Le considerazioni svolte ci permettono di valutare con maggiore consapevolezza la volontà di attivare una facoltà di medicina in Trentino. Di certo non può essere la carenza di medici la motivazione principale per avviare un percorso tanto impegnativo. Occorre piuttosto una programmazione che includa:
- un’organizzazione che prosegua nella crescita e valorizzazione delle professioni sanitarie non mediche, sgravando il medico da alcune incombenze;
- una rete ospedaliera che consenta il miglior utilizzo dei medici, evitando di avere reparti oberati in alcuni ospedali e poco attivi in altri, magari garantiti per motivi esclusivamente politici;
- un progetto di sanità attrattivo. Il medico si sposta soprattutto in base alla proposta professionale, non a qualche euro in più in busta paga, e recentemente abbiamo avuto alcune perdite importanti nel nostro sistema sanitario che paga l’assenza di una linea chiara e di un navigare spesso a vista;
- il collegamento con enti di ricerca e con le facoltà di medicina più vicine, con convenzioni che consentano lo scambio professionale e la presenza di specializzandi nei reparti degli ospedali trentini. La figura dei primari è centrale nel curare i rapporti con la «scuola» di provenienza;
- proseguire il sostegno alla formazione per i giovani medici trentini: se nel 2009 erano 330 i giovani trentini iscritti nelle diverse facoltà di medicina, nel 2018 sono stati 685.

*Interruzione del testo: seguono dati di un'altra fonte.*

This is an optimization exercise on Yosys and OpenROAD, whose aim is small area, not a production implementation.
In this exercise RTL edits were held to simulation tests only and were not proved equivalent to the original.
Power is estimated from default activity; no workload was simulated.

===== flow/design.v =====
module mux16b2(
    input[15:0] a,
    input[15:0] b,
    input[0:0] s,
    output[15:0] r
);
assign r = (s == 0) ? a : b;
endmodule
module mux16b4(
    input[15:0] a,
    input[15:0] b,
    input[15:0] c,
    input[15:0] d,
    input[1:0] s,
    output[15:0] r
    );
assign r = s[1] ? (s[0] ? d : c) : (s[0] ? b : a); 
endmodule
module decoder3b8(
    input [2:0] in,
    output [7:0] out
);
assign out[0] = (in == 3'b000) ? 1 : 0;
assign out[1] = (in == 3'b001) ? 1 : 0;
assign out[2] = (in == 3'b010) ? 1 : 0;
assign out[3] = (in == 3'b011) ? 1 : 0;
assign out[4] = (in == 3'b100) ? 1 : 0;
assign out[5] = (in == 3'b101) ? 1 : 0;
assign out[6] = (in == 3'b110) ? 1 : 0;
assign out[7] = (in == 3'b111) ? 1 : 0;
endmodule
module Register(
    input [15:0] reg_input,
    input [0:0] reg_write,
    input [0:0] reset,
    input [0:0] CLK,
    output reg [15:0] reg_output
);
always @ (posedge(CLK))
begin
    if (reset != 1) begin
        if (reg_write == 1) begin
            reg_output <= reg_input;
        end
    end else begin 
        reg_output <= 'h0000;
    end
end
endmodule
module Register_neg(
    input [15:0] reg_input,
    input [0:0] reg_write,
    input [0:0] reset,
    input [0:0] CLK,
    output reg [15:0] reg_output
);
always @ (negedge(CLK))
begin
    if (reset != 1) begin
        if (reg_write == 1) begin
            reg_output <= reg_input;
        end
    end else begin 
        reg_output <= 'h0000;
    end
end
endmodule
module Register_File(
    input [2:0] Reg_address1,
    input [2:0] Reg_address2,
    input [2:0] Reg_address3,
    input [2:0] Reg_input_address,
    input [15:0] Reg_input_data,
    input CLK,
    input Reset,
    input Reg_Write,
    output [15:0] Reg_output1,
    output [15:0] Reg_output2,
    output [15:0] Reg_output3
);
wire [15:0] registers[7:0];
wire [7:0] decoder_output;
decoder3b8 decoder_inst (.in(Reg_input_address), .out(decoder_output));
Register_neg reg0(.reg_input(Reg_input_data), .reg_write(decoder_output[0] && Reg_Write),
    .reset(1'b1), .CLK(CLK), .reg_output(registers[0]));
Register_neg reg1(.reg_input(Reg_input_data), .reg_write(decoder_output[1] && Reg_Write),
    .reset(Reset), .CLK(CLK), .reg_output(registers[1]));
Register_neg reg2(.reg_input(Reg_input_data), .reg_write(decoder_output[2] && Reg_Write),
    .reset(Reset), .CLK(CLK), .reg_output(registers[2]));
Register_neg reg3(.reg_input(Reg_input_data), .reg_write(decoder_output[3] && Reg_Write),
    .reset(Reset), .CLK(CLK), .reg_output(registers[3]));
Register_neg reg4(.reg_input(Reg_input_data), .reg_write(decoder_output[4] && Reg_Write),
    .reset(Reset), .CLK(CLK), .reg_output(registers[4]));
Register_neg reg5(.reg_input(Reg_input_data), .reg_write(decoder_output[5] && Reg_Write),
    .reset(Reset), .CLK(CLK), .reg_output(registers[5]));
Register_neg reg6(.reg_input(Reg_input_data), .reg_write(decoder_output[6] && Reg_Write),
    .reset(Reset), .CLK(CLK), .reg_output(registers[6]));
Register_neg reg7(.reg_input(Reg_input_data), .reg_write(decoder_output[7] && Reg_Write),
    .reset(Reset), .CLK(CLK), .reg_output(registers[7]));
    wire [15:0] mux_connection1[1:0];
    wire [15:0] output1;
    mux16b4 lower1_mux1(.a(registers[0]), .b(registers[1]), .c(registers[2]), .d(registers[3]), 
                .s(Reg_address1[1:0]), .r(mux_connection1[0]));
    mux16b4 lower2_mux1(.a(registers[4]), .b(registers[5]), .c(registers[6]), .d(registers[7]), 
                .s(Reg_address1[1:0]), .r(mux_connection1[1]));
    mux16b2 upper_mux1(.a(mux_connection1[0]), .b(mux_connection1[1]), .s(Reg_address1[2]), .r(output1));
    wire [15:0] mux_connection2[1:0];
    wire [15:0] output2;
    mux16b4 lower1_mux2(.a(registers[0]), .b(registers[1]), .c(registers[2]), .d(registers[3]), 
                .s(Reg_address2[1:0]), .r(mux_connection2[0]));
    mux16b4 lower2_mux2(.a(registers[4]), .b(registers[5]), .c(registers[6]), .d(registers[7]), 
                .s(Reg_address2[1:0]), .r(mux_connection2[1]));
    mux16b2 upper_mux2(.a(mux_connection2[0]), .b(mux_connection2[1]), .s(Reg_address2[2]), .r(output2));
    wire [15:0] mux_connection3[1:0];
    wire [15:0] output3;
    mux16b4 lower1_mux3(.a(registers[0]), .b(registers[1]), .c(registers[2]), .d(registers[3]), 
                .s(Reg_address3[1:0]), .r(mux_connection3[0]));
    mux16b4 lower2_mux3(.a(registers[4]), .b(registers[5]), .c(registers[6]), .d(registers[7]), 
                .s(Reg_address3[1:0]), .r(mux_connection3[1]));
    mux16b2 upper_mux3(.a(mux_connection3[0]), .b(mux_connection3[1]), .s(Reg_address3[2]), .r(output3));
assign Reg_output1 = output1;
assign Reg_output2 = output2;
assign Reg_output3 = output3;
endmodule
module IF_ID(
    input [15:0] IPCP2,
    input [15:0] IPC,
    input [15:0] IIR,
    input CLK,
    input Reset,
    input RegWrite,
    output reg [15:0] OPCP2,
    output reg [15:0] OPC,
    output reg [15:0] OIR
);
always @ (posedge(CLK))
begin
    if (Reset != 1) begin
        if(RegWrite == 1) begin
            OPC <= IPC;
            OPCP2 <= IPCP2;
            OIR <= IIR;
        end
    end else begin 
        OPCP2 <= 'h0000;
        OPC <= 'h0000;
        OIR <= 'h0000;
    end
end
endmodule
module ID_EX(
    input [0:0] IRegWrite,
    input [0:0] IALUSrc,
    input [2:0] IALUOP,
    input [0:0] IMemWrite,
    input [0:0] IMemRead,
    input [1:0] IRegStore,
    input [15:0] IPCP2,
    input [15:0] I1stArg,
    input [15:0] I2ndArg,
    input [15:0] I3rdArg,
    input [15:0] IImm,
    input [2:0] IRs1,
    input [2:0] IRs2,
    input [2:0] IRd,
    input CLK,
    input Reset,
    input RB_write,
    output reg[0:0] ORegWrite,
    output reg[0:0] OALUSrc,
    output reg[2:0] OALUOP,
    output reg[0:0] OMemWrite,
    output reg[0:0] OMemRead,
    output reg[1:0] ORegStore,
    output reg[15:0] OPCP2,
    output reg[15:0] O1stArg,
    output reg[15:0] O2ndArg,
    output reg[15:0] O3rdArg,
    output reg[15:0] OImm,
    output reg[2:0] ORs1,
    output reg[2:0] ORs2,
    output reg[2:0] ORd
);
always @ (posedge(CLK))
begin
    if (Reset != 1) begin
        if(RB_write == 1) begin
            ORegWrite <= IRegWrite;
            OALUSrc <= IALUSrc;
            OALUOP <= IALUOP;
            OMemWrite <= IMemWrite;
            OMemRead <= IMemRead;
            ORegStore <= IRegStore;
            OPCP2 <= IPCP2;
            O1stArg <= I1stArg;
            O2ndArg <= I2ndArg;
            O3rdArg <= I3rdArg;
            OImm <= IImm;
            ORs1 <= IRs1;
            ORs2 <= IRs2;
            ORd <= IRd;
        end
    end else begin 
            ORegWrite <= 0;
            OALUSrc <= 0;
            OALUOP <= 0;
            OMemWrite <= 0;
            OMemRead <= 0;
            ORegStore <= 0;
            OPCP2 <= 0;
            O1stArg <= 0;
            O2ndArg <= 0;
            O3rdArg <= 0;
            OImm <= 0;
            ORs1 <= 0;
            ORs2 <= 0;
            ORd <= 0;
    end
end
endmodule
module EX_MEM(
    input [0:0] IRegWrite,
    input [0:0] IMemWrite,
    input [0:0] IMemRead,
    input [1:0] IRegStore,
    input [15:0] IPCP2,
    input [15:0] IALUResult,
    input [15:0] I3rdArg,
    input [2:0] IRd,
    input CLK,
    input Reset,
    input RegWrite,
    output reg[0:0] ORegWrite,
    output reg[0:0] OMemWrite,
    output reg[0:0] OMemRead,
    output reg[1:0] ORegStore,
    output reg[15:0] OPCP2,
    output reg[15:0] OALUResult,
    output reg[15:0] O3rdArg,
    output reg[2:0] ORd
);
always @ (posedge(CLK))
begin
    if (Reset != 1) begin
        if(RegWrite == 1) begin
            ORegWrite <= IRegWrite;
            OMemWrite <= IMemWrite;
            OMemRead <= IMemRead;
            ORegStore <= IRegStore;
            OPCP2 <= IPCP2;
            OALUResult <= IALUResult;
            O3rdArg <= I3rdArg;
            ORd <= IRd;
        end
    end else begin 
            ORegWrite <= 0;
            OMemWrite <= 0;
            OMemRead <= 0;
            ORegStore <= 0;
            OPCP2 <= 0;
            OALUResult <= 0;
            O3rdArg <= 0;
            ORd <= 0;
    end
end
endmodule
module MEM_WB(
    input [0:0] IRegWrite,
    input [1:0] IRegStore,
    input [15:0] IPCP2,
    input [15:0] IALUResult,
    input [15:0] IStoreMem,
    input [2:0] IRd,
    input CLK,
    input Reset,
    input RegWrite,
    output reg[0:0] ORegWrite,
    output reg[1:0] ORegStore,
    output reg[15:0] OPCP2,
    output reg[15:0] OALUResult,
    output reg[15:0] OStoreMem,
    output reg[2:0] ORd
);
always @ (posedge(CLK))
begin
    if (Reset != 1) begin
        if(RegWrite == 1) begin
            ORegWrite <= IRegWrite;
            ORegStore <= IRegStore;
            OPCP2 <= IPCP2;
            OALUResult <= IALUResult;
            OStoreMem <= IStoreMem;
            ORd <= IRd;
        end
    end else begin 
            ORegWrite <= 0;
            ORegStore <= 0;
            OPCP2 <= 0;
            OALUResult <= 0;
            OStoreMem <= 0;
            ORd <= 0;
    end
end
endmodule
module Control(
    input [2:0] opcode,
    input [3:0] func,
    input reset,
	input CLK,
    output reg RegWrite,
    output reg ALUsrc,
    output reg [2:0] ALUop,
    output reg MemWrite,
    output reg MemRead,
    output reg [1:0] RegStore,
    output reg Branch,
	output reg JumpOut
);
always @ *
begin
    RegWrite = 0;
    ALUsrc = 0;
    ALUop = 0;
    MemWrite = 0;
    MemRead = 0;
    RegStore = 0;
    Branch = 0;
    JumpOut = 0;
    if(opcode == 0) begin  
		ALUsrc = 1;
		RegStore = 1;
		RegWrite = 1;
		MemRead = 0;
		MemWrite = 0;
		Branch = 0;
		JumpOut = 0;
		if(func == 0) begin
			ALUop = 1;
		end
		if(func == 1) begin
			ALUop = 2;
		end
		if(func == 2) begin
			ALUop = 3;
		end
		if(func == 3) begin
			ALUop = 4;
		end
	 end
	 if(opcode == 1) begin  
		ALUsrc = 0;
		RegStore = 1;
		RegWrite = 1;
		MemRead = 0;
		MemWrite = 0;
		Branch = 0;
		JumpOut = 0;
		if(func[3:2] == 0) begin
			ALUop = 1;
		end
		if(func[3:2] == 1) begin
			ALUop = 5;
		end
		if(func[3:2] == 2) begin
			ALUop = 6;
		end
		if(func[3:2] == 3) begin
			ALUop = 7;
		end
	 end
	 if(opcode == 2) begin  
		ALUsrc = 0;
		RegStore = 0;
		RegWrite = 1;
		MemRead = 1;
		MemWrite = 0;
		Branch = 0;
		JumpOut = 0;
		ALUop = 1;
	 end
	 if(opcode == 3) begin  
		ALUsrc = 0;
		RegStore = 0;
		RegWrite = 0;
		MemRead = 0;
		MemWrite = 1;
		Branch = 0;
		JumpOut = 0;
		ALUop = 1;
	 end
	 if(opcode == 4 || opcode == 5) begin  
		ALUsrc = 0;
		RegStore = 0;
		RegWrite = 0;
		MemRead = 0;
		MemWrite = 0;
		Branch = 1;
		JumpOut = 0;
		ALUop = 2;
	 end
	 if(opcode == 6) begin  
		ALUsrc = 0;
		RegStore = 2;
		RegWrite = 1	;
		MemRead = 0;
		MemWrite = 0;
		Branch = 1;
		JumpOut = 0;
		ALUop = 0;
	 end
	 if(opcode == 7) begin  
		ALUsrc = 0;
		RegStore = 0;
		RegWrite = 0;
		MemRead = 0;
		MemWrite = 0;
		Branch = 1;
		JumpOut = 1;
		ALUop = 0;
	 end
	 if(reset == 1) begin  
		ALUsrc = 0;
		RegStore = 0;
		RegWrite = 0;
		MemRead = 0;
		MemWrite = 0;
		Branch = 0;
		JumpOut = 0;
		ALUop = 0;
	end
end
endmodule
module Comparator(
	input [15:0] FirstInput,
	input [15:0] SecondInput,
   	input [0:0] CLK,
	input [2:0] OPCode,
   	output reg [0:0]BranchComparison
);
always @ (*)
begin
	if (OPCode > 5) begin
		BranchComparison = 1;
	end
	else begin
		if (OPCode[0] == 0) begin
			if (FirstInput == SecondInput) begin 
			BranchComparison = 1;
			end
			else BranchComparison = 0;
		end
		else begin
			if (FirstInput < SecondInput) begin
				BranchComparison = 1;
			end
			else BranchComparison = 0;
		end
	end
end
endmodule
module Imm_Gen(
    input [15:0] instruction,
    output reg [15:0] immediate
);
wire [2:0] opcode = instruction[2:0];
always @* begin
    case (opcode)
        3'b001: immediate = {{11{instruction[13]}}, {instruction[13:9]}};
        3'b010: immediate = {{9{instruction[15]}}, {instruction[15:9]}};
        3'b011: immediate = {{9{instruction[15]}}, {instruction[15:9]}};
        3'b100: immediate = {{9{instruction[15]}}, {instruction[15:12]}, {instruction[5:3]}, 1'b0};
        3'b101: immediate = {{8{instruction[15]}}, {instruction[15:12]}, {instruction[5:3]}, 1'b0};
        3'b110: immediate = {{5{instruction[15]}}, {instruction[15:6]}, 1'b0};
        3'b111: immediate = {{5{instruction[15]}}, {instruction[15:6]}, 1'b0};
        default: immediate = 16'b0;
endcase
end
endmodule
module ALU(
	input signed [15:0] FirstInput,
	input signed [15:0] SecondInput,
	input [2:0] ALUOp,
    output reg signed[15:0]OutputData
);
always @ (*)
    begin
        OutputData = 0;  
        if (ALUOp == 0) begin 
                    OutputData = 0;
        end else if (ALUOp == 1) begin 
            OutputData = SecondInput + FirstInput;
        end else if (ALUOp == 2) begin 
                    OutputData = FirstInput - SecondInput;
        end else if (ALUOp == 3) begin 
                    OutputData = FirstInput | SecondInput;
        end else if (ALUOp == 4) begin 
                    OutputData = FirstInput & SecondInput;
        end else if (ALUOp == 5) begin 
                    OutputData = FirstInput << SecondInput;
        end else if (ALUOp == 6) begin 
                    OutputData = FirstInput >> SecondInput;
        end else if (ALUOp == 7) begin 
                    OutputData = (FirstInput | SecondInput) & ~(FirstInput & SecondInput);
        end 
    end
endmodule
module Forward(
	input [2:0] rs1EX,
	input [2:0] rs2EX,
	input [2:0] rdEX,
	input [2:0] rdMEM,
	input [2:0] rdWB,
	input [2:0] rs1,
	input [2:0] rs2,
	input RegWriteMEM,
	input RegWriteWB,
	output reg [1:0] fwd1EX,
	output reg [1:0] fwd2EX,
	output reg [0:0] fwd3EX,
	output reg [1:0] Bfwd1,
	output reg [1:0] Bfwd2,
	output reg [0:0] fwdMEM
);
	always @(*) begin
		fwd1EX = 2;
		fwd2EX = 2;
		fwd3EX = 1;
		fwdMEM = 1;
		Bfwd1 = 2;
		Bfwd2 = 2;
		if (rs1EX == rdMEM && RegWriteMEM == 1 && rs1EX != 0) begin
			fwd1EX = 0;
		end
		if (rs2EX == rdMEM && RegWriteMEM == 1 && rs2EX != 0) begin
			fwd2EX = 0;
		end
		if (rdEX == rdWB && RegWriteWB == 1 && rdEX != 0) begin
			fwd3EX = 0;
		end
		if (rdMEM == rdWB && RegWriteWB == 1 && rdMEM != 0) begin
			fwdMEM = 0;
		end
		if (rs1EX == rdWB && rs1EX != rdMEM && RegWriteWB == 1 && rs1EX != 0) begin
			fwd1EX = 1;
		end
		if (rs2EX == rdWB && rs2EX != rdMEM && RegWriteWB == 1 && rs2EX != 0) begin
			fwd2EX = 1;
		end
		if (rs1 == rdMEM && rs1 != 0 && RegWriteMEM == 1) begin
			Bfwd1 = 0;
		end
		if (rs2 == rdMEM && RegWriteMEM == 1 && rs2 != 0) begin
			Bfwd2 = 0;
		end
		if (rs1 == rdWB && RegWriteWB == 1 && rs1 != 0) begin
			Bfwd1 = 1;
		end
		if (rs2 == rdWB && RegWriteWB == 1 && rs2 != 0) begin
			Bfwd2 = 1;
		end
	end
endmodule
module Memory_Text
(
	input [15:0] data,
	input [15:0] addr,
	input we, clk,
	output [15:0] q,
	output [7:0] mem_addr,
	input [15:0] mem_q
);
wire[8:0] modified_addr;
assign modified_addr = {1'b0, addr[8:1]};
	reg [8:0] addr_reg;
	always @ (posedge clk)
	begin
		addr_reg <= modified_addr;
	end
	assign mem_addr = addr_reg[7:0];
	assign q = mem_q;
endmodule
module Memory_Data
(
	input [15:0] data,
	input [15:0] addr,
	input [15:0] in,
	input we, clk,
	output [15:0] out,
	output [15:0] q,
	output [7:0] mem_addr,
	output [15:0] mem_data,
	output mem_we,
	input [15:0] mem_q
);
wire[15:0] mem_in;
wire[15:0] mem_out;
assign mem_in = (addr == 0) ? 0 : data;
assign out = ((addr == 0) && (we == 1)) ? data : 0;  
assign mem_addr = addr[8:1];
assign mem_data = mem_in;
assign mem_we = we;
assign mem_out = mem_q;
assign q = (addr == 0) ? in : mem_out;
endmodule
module Fetch_Stage(
    input [15:0] pc_in,
    input reset,
    input clk,
    output reg [15:0] new_pc,
    output [15:0] old_pcp2,
    output reg [15:0] old_pc,
    output [15:0] ir,
    output [7:0] imem_addr,
    input [15:0] imem_data
);
wire [15:0] pc_out;
Register_neg pc (
    .reg_input(pc_in),
    .reg_write(1'b1),
    .reset(reset),
    .CLK(clk),
    .reg_output(pc_out)
);
wire [15:0] delayed_pc;
Register current_pc(
    .reg_input(pc_out),
    .reg_write(1'b1),
    .reset(reset),
    .CLK(clk),
    .reg_output(delayed_pc)
);
wire [15:0] current_pcp2_con;
assign current_pcp2_con = pc_out + 2;
Register current_pcp2(
    .reg_input(current_pcp2_con),
    .reg_write(1'b1),
    .reset(reset),
    .CLK(clk),
    .reg_output(old_pcp2)
);
Memory_Text instruction_memory(
    .data(16'h0000),
    .addr(pc_out),
    .we(1'b0),
    .clk(clk),
    .q(ir),
    .mem_addr(imem_addr),
    .mem_q(imem_data)
);
always @(*) begin
    if (reset == 0) begin
        new_pc = pc_out + 2;
        old_pc = delayed_pc;
    end
    else begin
        new_pc = 2;
        old_pc = 0;
    end
end
endmodule
module Decode_Stage(
    input [15:0] IPCP2,
    input [15:0] pc_in,
    input [15:0] ir_in,
    input [2:0] loadAddr,
    input [15:0] loadData,
    input [1:0] comparatorMux1Control,
    input [1:0] comparatorMux2Control,
    input [15:0] comparatorMuxForwardMEM,
    input [15:0] comparatorMuxForwardWB,
    input rf_write,
    input reset,
    input clk,
    input RB_write,
    output RegWrite,
    output ALUSrc,
    output [2:0] ALUOp,
    output [0:0] MemWrite,
    output [0:0] MemRead,
    output [1:0] RegStore,
    output [15:0] OPCP2,
    output [15:0] Arg1,
    output [15:0] Arg2,
    output [15:0] Arg3,
    output [15:0] Imm,
    output [2:0] Rs1,
    output [2:0] Rs2,
    output [2:0] Rd,
    output [15:0] new_pc,
    output [0:0] jump
);
wire [15:0] pc;
wire [15:0] ir;
IF_ID IFIDRB(
    .IPCP2(IPCP2),
    .IPC(pc_in),
    .IIR(ir_in),
    .CLK(clk),
    .Reset(reset),
    .RegWrite(RB_write),
    .OPCP2(OPCP2),
    .OPC(pc),
    .OIR(ir)
);
assign Rs1 = ir[8:6];
assign Rs2 = ir[11:9];
assign Rd = ir[5:3];
wire BranchCon;
wire JumpCon;
Control CUnit(
    .opcode(ir[2:0]),
    .func(ir[15:12]),
    .reset(reset),
    .CLK(clk),
    .RegWrite(RegWrite),
    .ALUsrc(ALUSrc),
    .ALUop(ALUOp),
    .MemWrite(MemWrite),
    .MemRead(MemRead),
    .RegStore(RegStore),
    .Branch(BranchCon),
    .JumpOut(JumpCon)
);
wire [15:0] arg1;
wire [15:0] arg2;
wire [15:0] arg3;
Register_File Regs(
    .Reg_address1(ir[8:6]),
    .Reg_address2(ir[11:9]),
    .Reg_address3(ir[5:3]),
    .Reg_input_address(loadAddr),
    .Reg_input_data(loadData),
    .CLK(clk),
    .Reset(reset),
    .Reg_Write(rf_write),
    .Reg_output1(arg1),
    .Reg_output2(arg2),
    .Reg_output3(arg3)
);
wire [15:0] immCon;
Imm_Gen genie(
    .instruction(ir),
    .immediate(immCon)
);
assign Imm = immCon;
wire [15:0] comparatorData1;
wire [15:0] comparatorData2;
mux16b4 comparatorMux1(
    .a(comparatorMuxForwardMEM),
    .b(comparatorMuxForwardWB),
    .c(arg1),
    .d(16'b0),
    .s(comparatorMux1Control),
    .r(comparatorData1)
);
mux16b4 comparatorMux2(
    .a(comparatorMuxForwardMEM),
    .b(comparatorMuxForwardWB),
    .c(arg2),
    .d(16'b0),
    .s(comparatorMux2Control),
    .r(comparatorData2)
);
reg [15:0] pc_added;
wire branchCompCon;
Comparator comp(
    .FirstInput(comparatorData1),
    .SecondInput(comparatorData2),
    .CLK(clk),
    .OPCode(ir[2:0]),
    .BranchComparison(branchCompCon)
);
assign jump = ~(BranchCon && branchCompCon);
always @ * begin
    pc_added = pc + immCon;
end
mux16b2 jumpMux(
    .a(pc_added),
    .b(arg3),
    .s(JumpCon),
    .r(new_pc)
);
assign Arg1 = arg1;
assign Arg2 = arg2;
assign Arg3 = arg3;
endmodule
module Execute_Stage(
    input IRegWrite,
    input IALUSrc,
    input [2:0] IALUOp,
    input IMemWrite,
    input IMemRead,
    input [1:0] IRegStore,
    input [15:0] IPCP2,
    input [15:0] I1stArg,
    input [15:0] I2ndArg,
    input [15:0] I3rdArg,
    input [15:0] Imm,
    input [2:0] IRs1,
    input [2:0] IRs2,
    input [2:0] IRd,
    input [15:0] ALUResultMEM,
    input [15:0] loadDataWB,
    input [1:0] muxFwd1select,
    input [1:0] muxFwd2select,
    input [0:0] muxFwd3select,
    input reset,
    input clk,
    input RB_write,
    output ORegWrite,
    output [1:0] ORegStore,
    output OMemWrite,
    output OMemRead,
    output [15:0] OPCP2,
    output [15:0] OALUResult,
    output [15:0] O3rdArg,
    output [2:0] ORs1,
    output [2:0] ORs2,
    output [2:0] ORd
);
wire ALUSrcCon;
wire [2:0] ALUOpCon;
wire [15:0] arg1;
wire [15:0] arg2;
wire [15:0] arg3;
wire [15:0] immCon;
ID_EX IDEXRB (
    .IRegWrite(IRegWrite),
    .IALUSrc(IALUSrc),
    .IALUOP(IALUOp),
    .IMemWrite(IMemWrite),
    .IMemRead(IMemRead),
    .IRegStore(IRegStore),
    .IPCP2(IPCP2),
    .I1stArg(I1stArg),
    .I2ndArg(I2ndArg),
    .I3rdArg(I3rdArg),
    .IImm(Imm),
    .IRs1(IRs1),
    .IRs2(IRs2),
    .IRd(IRd),
    .CLK(clk),
    .Reset(reset),
    .RB_write(RB_write),
    .ORegWrite(ORegWrite),
    .OALUSrc(ALUSrcCon),
    .OALUOP(ALUOpCon),
    .OMemWrite(OMemWrite),
    .OMemRead(OMemRead),
    .ORegStore(ORegStore),
    .OPCP2(OPCP2),
    .O1stArg(arg1),
    .O2ndArg(arg2),
    .O3rdArg(arg3),
    .OImm(immCon),
    .ORs1(ORs1),
    .ORs2(ORs2),
    .ORd(ORd)
);
wire [15:0] arg1MuxCon;
wire [15:0] arg2MuxCon;
mux16b4 arg1mux(
    .a(ALUResultMEM),
    .b(loadDataWB),
    .c(arg1),
    .d(16'b0),
    .s(muxFwd1select),
    .r(arg1MuxCon)
);
mux16b4 arg2mux(
    .a(ALUResultMEM),
    .b(loadDataWB),
    .c(arg2),
    .d(16'b0),
    .s(muxFwd2select),
    .r(arg2MuxCon)
);
mux16b2 fwd3rdargData(
    .a(loadDataWB),
    .b(arg3),
    .s(muxFwd3select),
    .r(O3rdArg)
);
wire [15:0] ALUIn2;
mux16b2 ALUIn2Mux(
    .a(immCon),
    .b(arg2MuxCon),
    .s(ALUSrcCon),
    .r(ALUIn2)
);
ALU exALU(
    .FirstInput(arg1MuxCon),
    .SecondInput(ALUIn2),
    .ALUOp(ALUOpCon),
    .OutputData(OALUResult)
);
endmodule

In questo contesto, la valutazione sulla necessità di una facoltà di medicina in Trentino, che si trova molto vicino agli atenei di Verona, Padova, Innsbruck, solo per citare quelli limitrofi, non è tema che si può liquidare con battute elettorali, per l’entità dell’investimento e per il rischio di non raggiungere l’obiettivo auspicato, oltre che di incrinare i rapporti con realtà senza le quali oggi il nostro sistema entrerebbe in crisi (pensiamo al rapporto con l’università di Verona, alle convenzioni che hanno molti dei nostri reparti, alla facoltà in scienze infermieristiche, con laurea magistrale e master).
È necessario un confronto che coinvolga tutti gli interlocutori, ma a livello di metodo la giunta provinciale è riuscita a creare crisi diplomatiche su tutti i fronti: università di Trento, enti di ricerca trentini, ateneo veronese ed ora è costretta a recuperare i rapporti riaprendo i tavoli.
Nel merito, Padova è l’ateneo con il corpo docenti maggiore in Italia e aprire una succursale in Trentino rappresenta per loro un’opportunità di business milionario.
Quello che dobbiamo chiederci è se il nostro interesse sia avviare un corso di laurea generale — poco senso avrebbe l’ipotesi emersa di partire solo con gli ultimi due anni di corso, poiché non si avrebbero né i corsi specialistici né l’incentivo della sede sotto casa per iscriversi a medicina per quei giovani trentini poco propensi alla mobilità — puntando in un futuro indefinito ad aggiungere anche qualche corso specialistico, o piuttosto concretizzare il percorso (inverso) avviato dall’Università di Trento con l’Azienda sanitaria. Ossia partire dall’imbuto, dalle specialità, con collaborazioni con altri atenei capaci di coinvolgere e far crescere docenti e medici dell’Università di Trento e dell’Azienda sanitaria, clinicizzando alcuni reparti, e poi, in futuro, valutare l’opportunità di far partire un corso di laurea. Anche perché di solito i giovani medici creano i rapporti alla base del loro futuro professionale laddove svolgono la specialità.
L’impressione tuttavia è che l’ampio dibattito che si è aperto non porterà a cambiamenti di linea, e prevarrà la leadership del dirigente del Dipartimento alla salute e la sua volontà di rafforzare l’asse con un ambiente che conosce bene come Padova, magari dopo aver mediato rispetto a qualche forma di coinvolgimento di ateneo ed enti di ricerca trentini.